Once I went to college we sort of lost touch. I would go catch shows and things were starting to happen for them, and we would catch up. I never felt the slightest bit bitter about how we had drifted apart. They put out two more CDs over that time period, each progressively better and more polished.

They finally got a bite at a major label (Atlantic) and put out a record called Book of Bad Thoughts which Atlantic failed to do anything for and it promptly sank like a stone. They had a two album deal which Atlantic bought them out of or something, but either way they were dropped.

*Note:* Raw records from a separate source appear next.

Background: an optimization exercise with open tools, aiming at small area, a short achievable clock period and few clock cycles per item. Do not read the settings as production practice. No activity file was given, so power comes from the tool's default toggle rates.

Setup of the baseline:
==> flow/design.v (excerpt) <==
module stop_and_wait_echo_ack_sender_core #(
  parameter int MSG_BYTES   = 8,
  parameter int QUEUE_DEPTH = 8
) (
  input  logic        clk,
  input  logic        rst,
  input  logic        in_valid,
  output logic        in_stall,
  input  logic [1:0]  mode,
  input  logic [7:0]  rx_byte,
  input  logic [63:0] message,
  output logic        out_valid,
  input  logic        out_stall,
  output logic [1:0]  send_kind,
  output logic [63:0] atom,
  output logic        acked,
  output logic        enqueue_accepted,
  output logic [8:0]  queue_count,
  output logic        link_ready,
  input  logic        cfg_write,
  input  logic        cfg_index,
  input  logic [7:0]  cfg_data
);
  logic [7:0] init_char;
  logic [7:0] error_char;
  always_ff @(posedge clk) begin
    if (rst) begin
      init_char  <= 8'd0;
      error_char <= 8'd0;
    end else if (cfg_write) begin
      if (cfg_index) error_char <= cfg_data;
      else           init_char  <= cfg_data;
    end
  end
  logic [63:0] q [8];        
  logic [3:0]  fill;         
  logic [8:0]  fill_oh;      
  logic        pend;         
  logic        link_up;
  logic        ack_ok;       
  logic        have_lead;    
  logic [2:0]  idx;          
  logic [7:0]  lead;         
  logic        mm;           
  logic        mme;          
  logic [1:0]  o_kind;
  logic        o_a0;         
  logic        o_a1;         
  logic        o_acked;
  logic        o_enq;
  logic [3:0] fill_up, fill_dn;
  assign fill_up = {fill_oh[7], fill_oh[6] | fill_oh[5] | fill_oh[4] | fill_oh[3],
                    fill_oh[6] | fill_oh[5] | fill_oh[2] | fill_oh[1],
                    fill_oh[6] | fill_oh[4] | fill_oh[2] | fill_oh[0]};
  assign fill_dn = {1'b0, fill_oh[8] | fill_oh[7] | fill_oh[6] | fill_oh[5],
                    fill_oh[8] | fill_oh[7] | fill_oh[4] | fill_oh[3],
  ...
==> module stop_and_wait_echo_ack_sender_core, before the edit <==
module stop_and_wait_echo_ack_sender_core #(
  parameter int MSG_BYTES   = 8,
  parameter int QUEUE_DEPTH = 8
) (
  input  logic        clk,
  input  logic        rst,
  input  logic        in_valid,
  output logic        in_stall,
  input  logic [1:0]  mode,
  input  logic [7:0]  rx_byte,
  input  logic [63:0] message,
  output logic        out_valid,
  input  logic        out_stall,
  output logic [1:0]  send_kind,
  output logic [63:0] atom,
  output logic        acked,
  output logic        enqueue_accepted,
  output logic [8:0]  queue_count,
  output logic        link_ready,
  input  logic        cfg_write,
  input  logic        cfg_index,
  input  logic [7:0]  cfg_data
);
  logic [7:0] init_char;
  logic [7:0] error_char;
  always_ff @(posedge clk) begin
    if (rst) begin
      init_char  <= 8'd0;
      error_char <= 8'd0;
    end else if (cfg_write) begin
      if (cfg_index) error_char <= cfg_data;
      else           init_char  <= cfg_data;
    end
  end
  logic [63:0] q [8];        
  logic [3:0]  fill;         
  logic [8:0]  fill_oh;      
  logic        pend;         
  logic        link_up;
  logic        ack_ok;       
  logic        have_lead;    
  logic [2:0]  idx;          
  logic [7:0]  lead;         
  logic        mm;           
  logic        mme;          
  logic [1:0]  o_kind;
  logic        o_a0;         
  logic        o_a1;         
  logic        o_acked;
  logic        o_enq;
  logic [3:0] fill_up, fill_dn;
  assign fill_up = {fill_oh[7], fill_oh[6] | fill_oh[5] | fill_oh[4] | fill_oh[3],
                    fill_oh[6] | fill_oh[5] | fill_oh[2] | fill_oh[1],
                    fill_oh[6] | fill_oh[4] | fill_oh[2] | fill_oh[0]};
  assign fill_dn = {1'b0, fill_oh[8] | fill_oh[7] | fill_oh[6] | fill_oh[5],
                    fill_oh[8] | fill_oh[7] | fill_oh[4] | fill_oh[3],
                    fill_oh[8] | fill_oh[6] | fill_oh[4] | fill_oh[2]};
  logic go;
  assign in_stall = out_stall;
  assign go       = in_valid & ~out_stall;
  logic is_rx, is_init, rx_init, rx_data, is_enq, is_tick, enq_ok;
  assign is_rx   = (mode == 2'd0);
  assign is_init = (rx_byte == init_char);
  assign rx_init = is_rx & is_init;
  assign rx_data = is_rx & ~is_init & link_up;
  assign is_enq  = (mode == 2'd1);
  assign is_tick = (mode == 2'd2);
  assign enq_ok  = is_enq & ~fill_oh[8];
  logic nonempty, last, byte_ne, match, fin, send, deq;
  logic [7:0] hbyte;
  assign nonempty  = ~fill_oh[0];
  assign last      = have_lead & (idx == 3'd7);
  assign hbyte     = q[0][8*idx +: 8];
  assign byte_ne   = (rx_byte != hbyte);
  assign match     = nonempty & (lead != error_char) & ~mm & ~mme & (rx_byte == q[0][63:56]);
  assign fin       = rx_data & last;
  assign send      = fin ? (match ? ~(fill_oh[0] | fill_oh[1]) : nonempty)
                         : (is_tick & link_up & ack_ok & nonempty);
  assign deq       = go & fin & match;
  logic       shift;
  logic [7:0] tail;          
  logic [7:0] ld;
  logic [7:0] hold;
  logic [6:0] st;            
  assign shift   = pend & ~(go & is_enq & ~fill_oh[7]);
  assign tail[0] = ~pend & fill_oh[0];
  for (genvar i = 1; i < 7; i++) begin : g_tail
    assign tail[i] = pend ? fill_oh[i-1] : fill_oh[i];
  end
  assign tail[7] = pend ? (fill_oh[6] | fill_oh[7]) : fill_oh[7];
  for (genvar i = 0; i < 8; i++) begin : g_ld
    assign ld[i] = go & is_enq & tail[i];
  end
  for (genvar i = 0; i < 7; i++) begin : g_hold
    assign hold[i] = ~(shift | ld[i]);
  end
  assign hold[7] = ~ld[7];
  for (genvar k = 0; k < 7; k++) begin : g_st
    assign st[k] = go & rx_data & have_lead & fill_oh[0] & (idx == 3'(k));
  end
  logic [6:0] lane_ne;
  logic       mm_enq;
  for (genvar k = 0; k < 7; k++) begin : g_lane
    assign lane_ne[k] = (message[8*k +: 8] != q[7][8*k +: 8]) & (3'(k) < idx);
  end
  assign mm_enq = |lane_ne;
  for (genvar i = 0; i < 7; i++) begin : g_q
    always_ff @(posedge clk) begin
      q[i] <= ({64{shift}} & q[i+1]) | ({64{ld[i]}} & message) | ({64{hold[i]}} & q[i]);
    end
  end
  for (genvar k = 0; k < 8; k++) begin : g_q7
    if (k < 7) begin : g_st_lane
      always_ff @(posedge clk) begin
        q[7][8*k +: 8] <= ({8{ld[7]}} & message[8*k +: 8]) | ({8{st[k]}} & rx_byte)
                        | ({8{hold[7] & ~st[k]}} & q[7][8*k +: 8]);
      end
    end else begin : g_plain_lane
      always_ff @(posedge clk) begin
        q[7][8*k +: 8] <= ({8{ld[7]}} & message[8*k +: 8]) | ({8{hold[7]}} & q[7][8*k +: 8]);
      end
    end
  end
  logic show, pend_next;
  assign show      = go ? send : o_kind[0];
  assign pend_next = deq | (pend & ~shift);
  always_ff @(posedge clk) begin
    o_a0 <= show & ~pend_next;
    o_a1 <= show & pend_next;
  end
  always_ff @(posedge clk) begin
    if (go & rx_data & ~have_lead) begin
      lead <= rx_byte;
    end
    if (go & rx_data) begin
      if (~have_lead) mm <= 1'b0;
      else            mm <= mm | (nonempty & byte_ne);
    end
    if (go & rx_data & ~have_lead) begin
      mme <= 1'b0;
    end else if (go & is_enq & fill_oh[0]) begin
      mme <= mm_enq;
    end
    if (go) begin
      o_kind  <= rx_init ? 2'd2 : send ? 2'd1 : 2'd0;
      o_acked <= fin & match;
      o_enq   <= enq_ok;
    end
  end
  always_ff @(posedge clk) begin
    if (rst) begin
      fill      <= 4'd0;
      fill_oh   <= 9'd1;
      pend      <= 1'b0;
      link_up   <= 1'b0;
      ack_ok    <= 1'b0;
      have_lead <= 1'b0;
      idx       <= 3'd0;
      out_valid <= 1'b0;
    end else begin
      pend <= pend_next;
      if (go) begin
        out_valid <= 1'b1;
      end else if (~out_stall) begin
        out_valid <= 1'b0;
      end
      if (deq) begin
        fill    <= fill_dn;
        fill_oh <= fill_oh >> 1;
      end else if (go & enq_ok) begin
        fill    <= fill_up;
        fill_oh <= fill_oh << 1;
      end
      if (go & rx_init) begin
        link_up <= 1'b1;
        if (~link_up) ack_ok <= 1'b1;
      end else if (go & fin) begin
        if (send)        ack_ok <= 1'b0;
        else if (match)  ack_ok <= 1'b1;
      end else if (go & send) begin
        ack_ok <= 1'b0;
      end
      if (go & rx_data) begin
        have_lead <= ~last;
        if (have_lead) idx <= idx + 3'd1;
      end
    end
  end
  assign send_kind        = o_kind;
  assign atom             = ({64{o_a0}} & q[0]) | ({64{o_a1}} & q[1]);
  assign acked            = o_acked;
  assign enqueue_accepted = o_enq;
  assign queue_count      = {5'd0, fill};
  assign link_ready       = link_up;
endmodule
Settings: LEC_CHECK=0, CAP_MARGIN=20, CORE_MARGIN=2, CORE_UTILIZATION=50, CTS_CLUSTER_DIAMETER=100, CTS_CLUSTER_SIZE=26, SETUP_SLACK_MARGIN=2.6, SLEW_MARGIN=50; clock period 5.0 ns.
standard.sh (not shown) runs the stock make flow with config.mk's settings and CLKGATE_MAP_FILE= SYNTH_SCRIPT=/design/flow/synth_recipe.tcl, a recipe that flattens the netlist after the stock synthesis.
==> flow/flow/run.sh <==
#!/bin/bash
# Standard layout, except that the delay cells (clkdlybuf4s*, dlygate*, dlymetal*)
# are don't-use after synthesis, so port buffers, repair and hold fixing use
# plain buffers. Synthesis is the standard one, unchanged.
set -euo pipefail
cd "$(dirname "$0")/.."
bash standard.sh synth > synth.log 2>&1
DU=$(make -s -C "$FLOW_HOME" DESIGN_CONFIG="$PWD/config.mk" WORK_HOME="$PWD/orfs" print-DONT_USE_CELLS 2>/dev/null | sed -n 's/^DONT_USE_CELLS: //p')
EXTRA=""
for c in clkdlybuf4s15_1 clkdlybuf4s15_2 clkdlybuf4s18_1 clkdlybuf4s18_2 clkdlybuf4s25_1 clkdlybuf4s25_2 \
         clkdlybuf4s50_1 clkdlybuf4s50_2 dlygate4sd1_1 dlygate4sd2_1 dlygate4sd3_1 \
         dlymetal6s2s_1 dlymetal6s4s_1 dlymetal6s6s_1; do
  EXTRA="$EXTRA sky130_fd_sc_hd__$c"
done
bash standard.sh "DONT_USE_CELLS=$DU$EXTRA" finish > layout.log 2>&1
The flow did not stop early for the baseline: all stages ran, and the layout cleared the timing, design-rule and antenna checks.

In the meantime Brendan O’Brien, who had produced their last two CDs, and just liked them a lot, had suddenly become the hot producer, and Sony gave him his own label, and his first signing was Uncle Green, who in the meantime had sort of reformed themselves as 3 lb. Thrill. They gave a few reasons for the name change, and I do think it helped them to feel a little liberated, I mean, 10 years under the same name can make you feel a little constricted to a particular sound, but mostly I think it was because they knew that most bands only get one shot at a major, and so changing their name was their only option to try and get another deal. They had already started sounding harder edged before they changed the name, and they talked about changing it for almost a year before finally settling on one. So it wasn’t as drastic as it might have seemed to a lot of people.

When Vulture came out things looked good. “Diana” was the single and they were about to fly to New York to do the video when MTV said there was no way they would ever play it, since it dealt with child molestation. Madonna dancing in front of burning crosses, yes, band no one knows singing about child molestation, no. So the video was halted, and all the plans went up in the air. A couple of months passed and the label tried again with “Something Will Come,” made the video and everything, but by then too much time had passed. There just wasn’t any momentum anymore.

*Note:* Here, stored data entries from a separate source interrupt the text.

This is an optimization exercise on Yosys and OpenROAD, whose aim is small area, a short achievable clock period and few clock cycles, not a production implementation.
RTL that was checked went through simulation tests only; none was proved equivalent to the original.

==> wip/quartz: inputs <==
==> flow/design.v <==
module shared_mem_responder #(
    parameter int ADDR_W = 16,
    parameter int DATA_W = 16,
    parameter int DEPTH  = 256
) (
    input  logic                clk,
    input  logic                rst_n,
    input  logic [2:0]          read,
    input  logic [2:0]          write,
    input  logic [3*ADDR_W-1:0] address,
    input  logic [3*DATA_W-1:0] data_in,
    output logic [3*DATA_W-1:0] data_out,
    output logic [2:0]          ack,
    output logic                busy,
    output logic [1:0]          grant_id,
    output logic                err_oor,
    output logic                err_proto
);
    localparam int IDX_W = $clog2(DEPTH);
    localparam int GRP_W = 2;                  
    localparam int NGRP  = 1 << GRP_W;
    logic [DATA_W-1:0] mem_q [DEPTH];
    logic [2:0] inflight_q;
    logic [2:0] elig;
    logic [2:0] pick;
    assign elig = (read | write) & ~inflight_q;
    assign pick = {elig[2] & ~elig[1] & ~elig[0], elig[1] & ~elig[0], elig[0]};
    logic              s1_valid_q;
    logic [1:0]        s1_core_q;
    logic              s1_rd_q, s1_wr_q, s1_oor_q;
    logic [IDX_W-1:0]  s1_addr_q;
    logic [DATA_W-1:0] s1_wdata_q;
    logic [ADDR_W-1:0] p_addr;
    logic [DATA_W-1:0] p_wdata;
    logic              p_rd, p_wr;
    logic [1:0]        p_core;
    assign p_addr  = ({ADDR_W{pick[0]}} & address[0*ADDR_W +: ADDR_W])
                   | ({ADDR_W{pick[1]}} & address[1*ADDR_W +: ADDR_W])
                   | ({ADDR_W{pick[2]}} & address[2*ADDR_W +: ADDR_W]);
    assign p_wdata = ({DATA_W{pick[0]}} & data_in[0*DATA_W +: DATA_W])
                   | ({DATA_W{pick[1]}} & data_in[1*DATA_W +: DATA_W])
                   | ({DATA_W{pick[2]}} & data_in[2*DATA_W +: DATA_W]);
    assign p_rd    = |(pick & read);
    assign p_wr    = |(pick & write);
    assign p_core  = {pick[2], pick[1]};
    logic              s2_valid_q;
    logic [1:0]        s2_core_q;
    logic              s2_ld_q, s2_oor_q, s2_proto_q;
    logic [GRP_W-1:0]  s2_grp_q;
    logic [DATA_W-1:0] s2_cand_q [NGRP];
    logic mem_we;
    assign mem_we = s1_valid_q & s1_wr_q & ~s1_oor_q;
    logic [2:0]          ack_q;
    logic                busy_q;
    logic [1:0]          grant_q;
    logic [3*DATA_W-1:0] data_out_q;
    logic                err_oor_q, err_proto_q;
    logic [DATA_W-1:0]   rdata;
    logic [2:0]          ack_nx;
    assign rdata  = s2_oor_q ? '0 : s2_cand_q[s2_grp_q];
    assign ack_nx = s2_valid_q ? (3'b001 << s2_core_q) : 3'b000;
    always_ff @(posedge clk or negedge rst_n) begin
        if (!rst_n) begin
            inflight_q  <= 3'b000;
            s1_valid_q  <= 1'b0;
            s2_valid_q  <= 1'b0;
            ack_q       <= 3'b000;
            busy_q      <= 1'b0;
            grant_q     <= 2'd2;
            data_out_q  <= '0;
            err_oor_q   <= 1'b0;
            err_proto_q <= 1'b0;
        end else begin
            inflight_q <= (inflight_q | pick) & ~ack_nx;
            s1_valid_q <= |pick;
            s2_valid_q <= s1_valid_q;
            ack_q      <= ack_nx;
            busy_q     <= s2_valid_q;
            if (s2_valid_q) begin
                grant_q <= s2_core_q;
                if (s2_ld_q) data_out_q[int'(s2_core_q)*DATA_W +: DATA_W] <= rdata;
                if (s2_oor_q)   err_oor_q   <= 1'b1;
                if (s2_proto_q) err_proto_q <= 1'b1;
            end
        end
    end
    always_ff @(posedge clk) begin
        s1_core_q  <= p_core;
        s1_rd_q    <= p_rd;
        s1_wr_q    <= p_wr;
        s1_oor_q   <= |p_addr[ADDR_W-1:IDX_W];
        s1_addr_q  <= p_addr[IDX_W-1:0];
        s1_wdata_q <= p_wdata;
        s2_core_q  <= s1_core_q;
        s2_ld_q    <= s1_rd_q & ~s1_wr_q;
        s2_oor_q   <= s1_oor_q;
        s2_proto_q <= s1_rd_q & s1_wr_q;
        s2_grp_q   <= s1_addr_q[GRP_W-1:0];
        for (int g = 0; g < NGRP; g++)
            s2_cand_q[g] <= mem_q[{s1_addr_q[IDX_W-1:GRP_W], GRP_W'(g)}];
    end
    always_ff @(posedge clk) begin
        if (mem_we) mem_q[s1_addr_q] <= s1_wdata_q;
    end
    assign ack       = ack_q;
    assign busy      = busy_q;
    assign grant_id  = grant_q;
    assign data_out  = data_out_q;
    assign err_oor   = err_oor_q;
    assign err_proto = err_proto_q;
endmodule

Even so, it was still Brendan’s label, so they started to work on the second record. They rented a house here in town, set up a studio there, and were producing themselves, with Nick Didia doing the engineering. They recorded about 30 songs, most of it really amazing. But meanwhile every other act that Brendan had signed had also stiffed, and the label just wasn’t all that thrilled with him anymore. When they played the demos they got the death knell from any label: “we don’t hear a single.” So they actually went back in on their own dime and cut 5 songs which were apparently very catchy (these I’ve never heard), but Sony still wasn’t interested, and dropped them. Soon afterwards the mini-label ceased to be. They shopped the demo around, and had three or four very close calls with labels, but in the end no one bit.

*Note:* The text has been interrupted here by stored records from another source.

This is an optimization exercise on Yosys and OpenROAD, whose aim is a short achievable clock period and few clock cycles, not a production implementation. In this exercise RTL edits were held to simulation tests only and were not proved equivalent to the original. Power and IR drop assume default switching activity.

`config.mk`:
```
export PLATFORM = sky130hd
export DESIGN_NAME = viper
export DESIGN_NICKNAME = viper
export VERILOG_FILES = /design/flow/design.v
export SDC_FILE = /design/flow/constraint.sdc
export NUM_CORES = 4
export LEC_CHECK = 0
export CAP_MARGIN = 20
export CORE_MARGIN = 2
export CORE_UTILIZATION = 40
export SETUP_SLACK_MARGIN = 4.0
export SLEW_MARGIN = 20
export SYNTH_HIERARCHICAL = 1
```
`constraint.sdc`:
```
create_clock -name core_clock -period 6.0 [get_ports {clock}]
set_input_delay 1.2000 -clock core_clock [delete_from_list [all_inputs] [get_ports {clock}]]
set_output_delay 1.2000 -clock core_clock [all_outputs]
set_load 0.01 [all_outputs]
```
`run.sh`:
```
#!/bin/bash
# synth_recipe.tcl (not shown) runs the flow's synth.tcl, then flattens the netlist and writes it again
# the make line also repeats each setting of config.mk as NAME=value (left out here)
make -C /OpenROAD-flow-scripts/flow DESIGN_CONFIG=/design/flow/config.mk WORK_HOME=/design/flow/orfs CLKGATE_MAP_FILE= SYNTH_SCRIPT=/design/flow/synth_recipe.tcl finish
```
This design comes from an exercise in tuning for small area, a short achievable clock period and few clock cycles per item on the open sky130 flow, not from production work. Function was checked by simulation only, so behaviour that the tests miss may differ from the original.

==> flow/design.v <==
`timescale 1ns / 1ps
`default_nettype none
package p80enc_pkg;
  localparam int unsigned BLK_W  = 64;
  localparam int unsigned KEY_W  = 80;
  localparam int unsigned CNT_W  = 5;
  localparam int unsigned ADDR_W = 4;
  localparam int unsigned DATA_W = 64;
  localparam int unsigned KLO_W  = 16;
  localparam logic REG_KEY_HIGH = 1'b0;
  localparam logic REG_KEY_LOW  = 1'b1;
  typedef logic [3:0] nib_t;
  typedef struct packed {
    logic [BLK_W-1:0] state;
    logic [KEY_W-1:0] key;
  } blk_t;
  function automatic nib_t SBOX(input nib_t x);
    logic a0, a1, a2, a3, t1, t2, t3, t4, u1, u2, y0, y1, y2, y3;
    a0 = x[3]; a1 = x[2]; a2 = x[1]; a3 = x[0];
    t1 = a2 ^ a1;
    t2 = a1 & t1;
    t3 = a0 ^ t2;
    y3 = a3 ^ t3;
    t2 = t1 & t3;
    u1 = t1 ^ y3;
    t2 = t2 ^ a1;
    t4 = a3 | t2;
    y2 = u1 ^ t4;
    u2 = t2 ^ ~a3;
    y0 = y2 ^ u2;
    u2 = u2 | u1;
    y1 = t3 ^ u2;
    SBOX = {y0, y1, y2, y3};
  endfunction
  function automatic logic [BLK_W-1:0] sub_layer(input logic [BLK_W-1:0] s);
    logic [BLK_W-1:0] r;
    r = '0;
    for (int n = 0; n < 16; n++) begin
      r[4*n +: 4] = SBOX(s[4*n +: 4]);
    end
    sub_layer = r;
  endfunction
  function automatic logic [BLK_W-1:0] perm_layer(input logic [BLK_W-1:0] s);
    logic [BLK_W-1:0] r;
    r = '0;
    for (int i = 0; i < 63; i++) begin
      r[(16 * i) % 63] = s[i];
    end
    r[63] = s[63];
    perm_layer = r;
  endfunction
  function automatic logic [KEY_W-1:0] round_key_step(input logic [KEY_W-1:0] k,
                                                     input logic [CNT_W-1:0] cnt);
    logic [KEY_W-1:0] r;
    r = {k[18:0], k[79:19]};
    r[79:76] = SBOX(r[79:76]);
    r[19:15] = r[19:15] ^ cnt;
    round_key_step = r;
  endfunction
endpackage
`default_nettype wire
`timescale 1ns / 1ps
`default_nettype none
module p80enc_round (
  input  wire logic [p80enc_pkg::BLK_W-1:0] s_in,
  input  wire logic [p80enc_pkg::BLK_W-1:0] rk,
  output logic      [p80enc_pkg::BLK_W-1:0] s_out
);
  assign s_out = p80enc_pkg::perm_layer(p80enc_pkg::sub_layer(s_in)) ^ rk;
endmodule
`default_nettype wire
`timescale 1ns / 1ps
`default_nettype none
module present80_encrypt_core (
  input  wire logic                           clk,
  input  wire logic                           rst_n,
  input  wire logic                           in_valid,
  output logic                                in_ready,
  input  wire logic [p80enc_pkg::BLK_W-1:0]   in_plaintext,
  output logic                                out_valid,
  input  wire logic                           out_ready,
  output logic      [p80enc_pkg::BLK_W-1:0]   out_ciphertext,
  input  wire logic                           cfg_psel,
  input  wire logic                           cfg_penable,
  input  wire logic                           cfg_pwrite,
  input  wire logic [p80enc_pkg::ADDR_W-1:0]  cfg_paddr,
  input  wire logic [p80enc_pkg::DATA_W-1:0]  cfg_pwdata,
  output logic      [p80enc_pkg::DATA_W-1:0]  cfg_prdata,
  output logic                                cfg_pready
);
  localparam int unsigned NSTG = 31;    
  localparam int unsigned BW   = p80enc_pkg::BLK_W;
  localparam int unsigned KW   = p80enc_pkg::KEY_W;
  logic [BW-1:0]                key_high_r;
  logic [p80enc_pkg::KLO_W-1:0] key_low_r;
  logic                         cfg_wr;
  logic                         reg_sel;
  assign cfg_pready = 1'b1;
  assign reg_sel    = cfg_paddr[3];
  assign cfg_wr     = cfg_psel && cfg_penable && cfg_pwrite;
  logic [BW-1:0]                rd_high_n;
  logic [p80enc_pkg::KLO_W-1:0] rd_low_n;
  always_ff @(posedge clk) begin
    if (!rst_n) begin
      key_high_r <= '0;
      key_low_r  <= '0;
      rd_high_n  <= '1;
      rd_low_n   <= '1;
    end else if (cfg_wr) begin
      if (reg_sel == p80enc_pkg::REG_KEY_HIGH) begin
        key_high_r <= cfg_pwdata;
        rd_high_n  <= ~cfg_pwdata;
      end else begin
        key_low_r  <= cfg_pwdata[p80enc_pkg::KLO_W-1:0];
        rd_low_n   <= ~cfg_pwdata[p80enc_pkg::KLO_W-1:0];
      end
    end
  end
  assign cfg_prdata = (reg_sel == p80enc_pkg::REG_KEY_HIGH)
                      ? ~rd_high_n
                      : {{(p80enc_pkg::DATA_W-p80enc_pkg::KLO_W){1'b0}}, ~rd_low_n};
  logic [32:1][KW-1:0] ks;
  logic [31:1][3:0]    nib_c;    
  logic [31:1][3:0]    nib_r;
  logic [31:1][KW-1:0] rot;
  logic [KW-1:0]       ks2_c;
  assign ks[1] = {key_high_r, key_low_r};
  for (genvar r = 1; r <= 31; r++) begin : g_ks
    assign rot[r]   = {ks[r][18:0], ks[r][79:19]};
    assign nib_c[r] = p80enc_pkg::SBOX(rot[r][79:76]);
    always_ff @(posedge clk) nib_r[r] <= nib_c[r];
    assign ks[r+1] = {nib_r[r], rot[r][75:20], rot[r][19:15] ^ 5'(r), rot[r][14:0]};
  end
  assign ks2_c = {nib_c[1], rot[1][75:20], rot[1][19:15] ^ 5'(1), rot[1][14:0]};
  logic                   en;
  logic [NSTG:1]          vld;
  logic [NSTG:1][BW-1:0]  stg;      
  logic [NSTG-1:0][BW-1:0] s_nxt;   
  logic last_free;
  assign en       = !vld[NSTG] || out_ready;
  assign in_ready = last_free || out_ready;
  p80enc_round u_r1 (.s_in(in_plaintext ^ ks[1][79:16]), .rk(ks2_c[79:16]), .s_out(s_nxt[0]));
  for (genvar i = 1; i < NSTG; i++) begin : g_stg
    p80enc_round u_r (.s_in(stg[i]), .rk(ks[i+2][79:16]), .s_out(s_nxt[i]));
  end
  always_ff @(posedge clk) begin
    if (!rst_n) begin
      vld       <= '0;
      last_free <= 1'b1;
    end else if (en) begin
      vld       <= {vld[NSTG-1:1], in_valid};
      last_free <= !vld[NSTG-1];
    end
  end
  always_ff @(posedge clk) begin
    if (en && in_valid) stg[1] <= s_nxt[0];
    for (int i = 2; i <= NSTG; i++) begin
      if (en && vld[i-1]) stg[i] <= s_nxt[i-1];
    end
  end
  assign out_valid      = vld[NSTG];
  assign out_ciphertext = stg[NSTG];
endmodule
`default_nettype wire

I think it was all really disheartening for them, and in the meantime they had all moved out of the shared house, and were sort of getting lives outside each other. It was just too much effort and too much time without any reasonable response, and that was pretty much that. Matt recorded a solo record (which I haven’t heard but would love to) and shopped it, but no one ever picked it up. I don’t think he’s really doing anything in music now. The others play every now and then, in other bands, or studio work, but mainly went back to school or got regular jobs.

Anyone who’s been reading me for a while knows that Pete McDade, who plays currently in my backing band, is the former drummer for Uncle Green/3 lb. Thrill. It was a big deal for me to have him playing on the CD and to have him playing live with me lately. The cassettes I had from before of those 30 or so rough mixes have been missing for years, not uncommon in our house. Last night Pete brought me CD copies of all of those rough mixes, and I listened to them on the drive home from rehearsal last night.

I had forgotten how good it was. It really was a dramatic step forward. When Vulture came out I was still in Radiant City, and we all listened to that record, and talked about how it was a benchmark for us, something we were shooting to try to top somehow. When I got to hear these songs on cassette way back when, I was stunned, and very envious. Listening last night it finally occurred to me more than it has before…

I always list as my influences people like Neil Finn, Michael Penn, even Jeff Lynne, obviously. But when it all boils down, the band that is most responsible for me doing this full time is Uncle Green. Personally from having been with them during some of their career, and seeing what it was like; and musically because for a long time they paced me, always providing a higher level for me to try to catch up to. I’m not sure I’ve ever gotten that far.

Listening to the CD on the way home was bittersweet, if only because it’s sad to think these songs never got a chance to be heard.